Suggesting that 20 years in prison was not enough punishment for the crime, a federal judge on Friday rejected a plea agreement for a former hospital technician and drug user who admitted that she exposed hundreds of patients in her care to hepatitis C.

The judge, Robert E. Blackburn, said the agreement with the former hospital worker, Kristen D. Parker, inordinately restrained his discretion and did not take into account the views of victims, many of whom submitted anguished written statements. It is unusual, legal experts said, for a judge to reject a plea agreement.

Ms. Parker, 27, admitted to the police on videotape that while working at Rose Medical Center in Denver in 2008 and 2009, she stole pain-medication syringes from operating room trays, replacing them at times with needles she had already used to inject herself with heroin.

Seventeen Rose patients have so far been found to have a strain of hepatitis C linked through genetic sequencing to the strain in Ms. Parker’s blood, according to the Colorado Department of Public Health and Environment. Hepatitis C affects liver function and can have lifelong consequences.

Ms. Parker’s lawyer, Gregory C. Graf, said he had not consulted yet with his client but expected she would probably persist with her guilty plea, giving the judge discretion as to her sentence when the case reconvenes next month. Ms. Parker could also change her plea to not guilty and insist on a jury trial, or try to reach another plea agreement with prosecutors.

Judge Blackburn warned Ms.

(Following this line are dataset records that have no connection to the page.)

==> config.mk <==
export PLATFORM = sky130hd
export DESIGN_NAME = serial_bus_master
export DESIGN_NICKNAME = d
export VERILOG_FILES = /design/src/rtl/serial_bus_master.sv
export SDC_FILE = /design/constraint.sdc
export NUM_CORES = 1
export LEC_CHECK = 0
export CAP_MARGIN = 20
export CORE_MARGIN = 1.5
export CORE_UTILIZATION = 40
export CTS_CLUSTER_SIZE = 20
export DETAILED_ROUTE_END_ITERATION = 10
export HOLD_SLACK_MARGIN = 0.02
export PLACE_DENSITY_LB_ADDON = 0.1
export RECOVER_POWER = 50
export SLEW_MARGIN = 20
export SYNTH_ARGS = -nofsm -noshare
export SYNTH_HDL_FRONTEND = slang
export SYNTH_SLANG_ARGS = --single-unit
==> constraint.sdc <==
create_clock -name clk -period 2.8 [get_ports clk]
set_clock_uncertainty 0.2 [all_clocks]
set_input_delay 0.56 -clock clk [delete_from_list [all_inputs] [get_ports clk]]
set_output_delay 0.56 -clock clk [all_outputs]
set_load 0.005 [all_outputs]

Parker in the brief hearing in Federal District Court, before a courtroom packed with former Rose patients and their families, that if she chose to continue with her guilty plea, the sentence could be stiffer.

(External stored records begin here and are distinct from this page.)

<file path="config.mk">
export PLATFORM = sky130hd
export DESIGN_NAME = wb_stage
export DESIGN_NICKNAME = d
export VERILOG_FILES = /design/src/rtl/wb_stage.sv
export SDC_FILE = /design/constraint.sdc
export NUM_CORES = 1
export LEC_CHECK = 0
export BUFFER_PORTS_ARGS = -buffer_cell sky130_fd_sc_hd__buf_2
export CORE_MARGIN = 2
export CORE_UTILIZATION = 50
export DETAILED_ROUTE_END_ITERATION = 10
export GPL_TIMING_DRIVEN = 0
export PLACE_DENSITY = 0.93
export SLEW_MARGIN = 20
export SYNTH_ARGS = -nofsm -noshare
export SYNTH_HDL_FRONTEND = slang
export SYNTH_SLANG_ARGS = --single-unit
</file>
<file path="constraint.sdc">
create_clock -name i_clk -period 12.4 [get_ports i_clk]
set_input_delay 1.86 -clock i_clk [delete_from_list [all_inputs] [get_ports i_clk]]
set_output_delay 1.86 -clock i_clk [all_outputs]
set_load 0.005 [all_outputs]
</file>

“I may dispose the case less favorably,” Judge Blackburn said.

One legal expert who specializes in criminal law and sentencing, Douglas A. Berman, said judges are generally loath to throw out plea bargain agreements, partly because there is an assumption that victims have already been consulted.

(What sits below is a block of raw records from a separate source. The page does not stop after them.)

### src/rtl/sha256_pkg.sv
// Shared types and constants for the SHA-256 message padding front end.
package sha256_pkg;

   typedef logic [31:0] word_t;

   localparam int unsigned BLK_WORDS = 16;
   localparam int unsigned WIDX_W    = $clog2(BLK_WORDS);

   typedef logic [WIDX_W-1:0] widx_t;

   localparam widx_t LEN_HI_IDX = widx_t'(14);
   localparam widx_t LEN_LO_IDX = widx_t'(15);
   localparam word_t PAD_MARK   = 32'h8000_0000;

   typedef enum logic [2:0] {
      S_DATA,
      S_MARK,
      S_ZERO,
      S_LEN_HI,
      S_LEN_LO
   } state_e;

   // Byte counts above a full word collapse to a full word.
   function automatic logic [2:0] clamp_nbytes(input logic [2:0] n);
      return (n > 3'd4) ? 3'd4 : n;
   endfunction

endpackage

### src/rtl/sha256_pad_mask.sv
// Builds the final message word: keeps the valid bytes, places the 0x80 marker
// right after them and zeroes the rest.
module sha256_pad_mask
   import sha256_pkg::*;
(
   input  word_t      data_i,
   input  logic [2:0] nbytes_i,
   output word_t      data_o
);

   logic [2:0] n;

   assign n = clamp_nbytes(nbytes_i);

   always_comb begin
      data_o = '0;
      for (int k = 0; k < 4; k++) begin
         if (3'(k) < n) begin
            data_o[31-8*k -: 8] = data_i[31-8*k -: 8];
         end else if (3'(k) == n) begin
            data_o[31-8*k -: 8] = 8'h80;
         end
      end
   end

endmodule

### src/rtl/sha256_msg_pad.sv
// SHA-256 message padder: streams message words in and emits padded 16-word
// blocks through a single registered output stage.
module sha256_msg_pad
   import sha256_pkg::*;
#(
   parameter int unsigned LEN_W = 64
) (
   input  logic        clk,
   input  logic        rst_n,
   input  logic        in_valid,
   output logic        in_ready,
   input  logic [31:0] in_data,
   input  logic        in_last,
   input  logic [2:0]  in_nbytes,
   output logic        out_valid,
   input  logic        out_ready,
   output logic [31:0] out_data,
   output logic        out_first,
   output logic        out_blk_last,
   output logic        out_msg_last,
   output logic        busy
);

   state_e           state_q, state_d;
   widx_t            widx_q, widx_d;
   logic [LEN_W-1:0] cnt_q, cnt_d;
   logic             out_valid_q, out_valid_d;
   word_t            out_data_q, out_data_d;
   logic             out_first_q, out_first_d;
   logic             out_blk_last_q, out_blk_last_d;
   logic             out_msg_last_q, out_msg_last_d;
   logic             busy_q, busy_d;
   logic             en_q;

   logic       load;
   logic       accept;
   logic       gen;
   logic       zero_end;
   logic [2:0] nb;
   word_t      mask_word;
   word_t      word_sel;
   logic [63:0] len64;
   state_e     tail_state;

   sha256_pad_mask u_pad_mask (
      .data_i   (in_data),
      .nbytes_i (in_nbytes),
      .data_o   (mask_word)
   );

   // en_q keeps in_ready low while reset is asserted and for the first edge after it.
   assign load       = !out_valid_q || out_ready;
   assign in_ready   = en_q && (state_q == S_DATA) && load;
   assign accept     = in_valid && in_ready;
   assign gen        = (state_q == S_DATA) ? accept : load;
   assign nb         = clamp_nbytes(in_nbytes);
   assign zero_end   = (widx_q == LEN_HI_IDX - widx_t'(1));
   assign tail_state = zero_end ? S_LEN_HI : S_ZERO;
   assign len64      = 64'(cnt_q);

   assign out_valid    = out_valid_q;
   assign out_data     = out_data_q;
   assign out_first    = out_first_q;
   assign out_blk_last = out_blk_last_q;
   assign out_msg_last = out_msg_last_q;
   assign busy         = busy_q;

   always_ff @(posedge clk or negedge rst_n) begin
      if (!rst_n) begin
         state_q        <= S_DATA;
         widx_q         <= '0;
         cnt_q          <= '0;
         out_valid_q    <= 1'b0;
         out_data_q     <= '0;
         out_first_q    <= 1'b0;
         out_blk_last_q <= 1'b0;
         out_msg_last_q <= 1'b0;
         busy_q         <= 1'b0;
         en_q           <= 1'b0;
      end else begin
         state_q        <= state_d;
         widx_q         <= widx_d;
         cnt_q          <= cnt_d;
         out_valid_q    <= out_valid_d;
         out_data_q     <= out_data_d;
         out_first_q    <= out_first_d;
         out_blk_last_q <= out_blk_last_d;
         out_msg_last_q <= out_msg_last_d;
         busy_q         <= busy_d;
         en_q           <= 1'b1;
      end
   end

   always_comb begin : p_next_state
      state_d = state_q;
      unique case (state_q)
         S_DATA: begin
            if (accept && in_last) begin
               state_d = (nb == 3'd4) ? S_MARK : tail_state;
            end
         end
         S_MARK:   if (gen) state_d = tail_state;
         S_ZERO:   if (gen && zero_end) state_d = S_LEN_HI;
         S_LEN_HI: if (gen) state_d = S_LEN_LO;
         S_LEN_LO: if (gen) state_d = S_DATA;
         default:  state_d = S_DATA;
      endcase
   end

   always_comb begin : p_datapath
      unique case (state_q)
         S_DATA:   word_sel = in_last ? mask_word : in_data;
         S_MARK:   word_sel = PAD_MARK;
         S_ZERO:   word_sel = '0;
         S_LEN_HI: word_sel = len64[63:32];
         S_LEN_LO: word_sel = len64[31:0];
         default:  word_sel = '0;
      endcase

      out_valid_d    = out_valid_q;
      out_data_d     = out_data_q;
      out_first_d    = out_first_q;
      out_blk_last_d = out_blk_last_q;
      out_msg_last_d = out_msg_last_q;
      widx_d         = widx_q;
      if (gen) begin
         out_valid_d    = 1'b1;
         out_data_d     = word_sel;
         out_first_d    = (widx_q == '0);
         out_blk_last_d = (widx_q == LEN_LO_IDX);
         out_msg_last_d = (state_q == S_LEN_LO);
         widx_d         = widx_q + widx_t'(1);
      end else if (out_ready) begin
         out_valid_d = 1'b0;
      end

      cnt_d = cnt_q;
      if (accept) begin
         cnt_d = cnt_q + (in_last ? LEN_W'({nb, 3'b000}) : LEN_W'(32));
      end else if (gen && (state_q == S_LEN_LO)) begin
         cnt_d = '0;
      end

      // A new message may start in the same cycle the length word leaves.
      busy_d = busy_q;
      if (out_valid_q && out_ready && out_msg_last_q) busy_d = 1'b0;
      if (accept) busy_d = 1'b1;
   end

endmodule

But Professor Berman, who teaches criminal law at the Ohio State University law school, said the Federal Crime Victims’ Rights Act passed by Congress in 2004 opened up channels that in many cases bypass prosecutors, putting new pressure on judges.

A lawyer representing 13 of the Rose hepatitis patients, Hollynd Hoskins, also specifically argued to Judge Blackburn that the United States attorney’s office was not adequately consulting with her clients as required by the Victims Rights Act.

The United States attorney for Colorado, David M. Gaouette, in a statement on Friday, said, “The victim issues are vitally important in this case and we will continue to work closely with them to ensure their voices are heard.”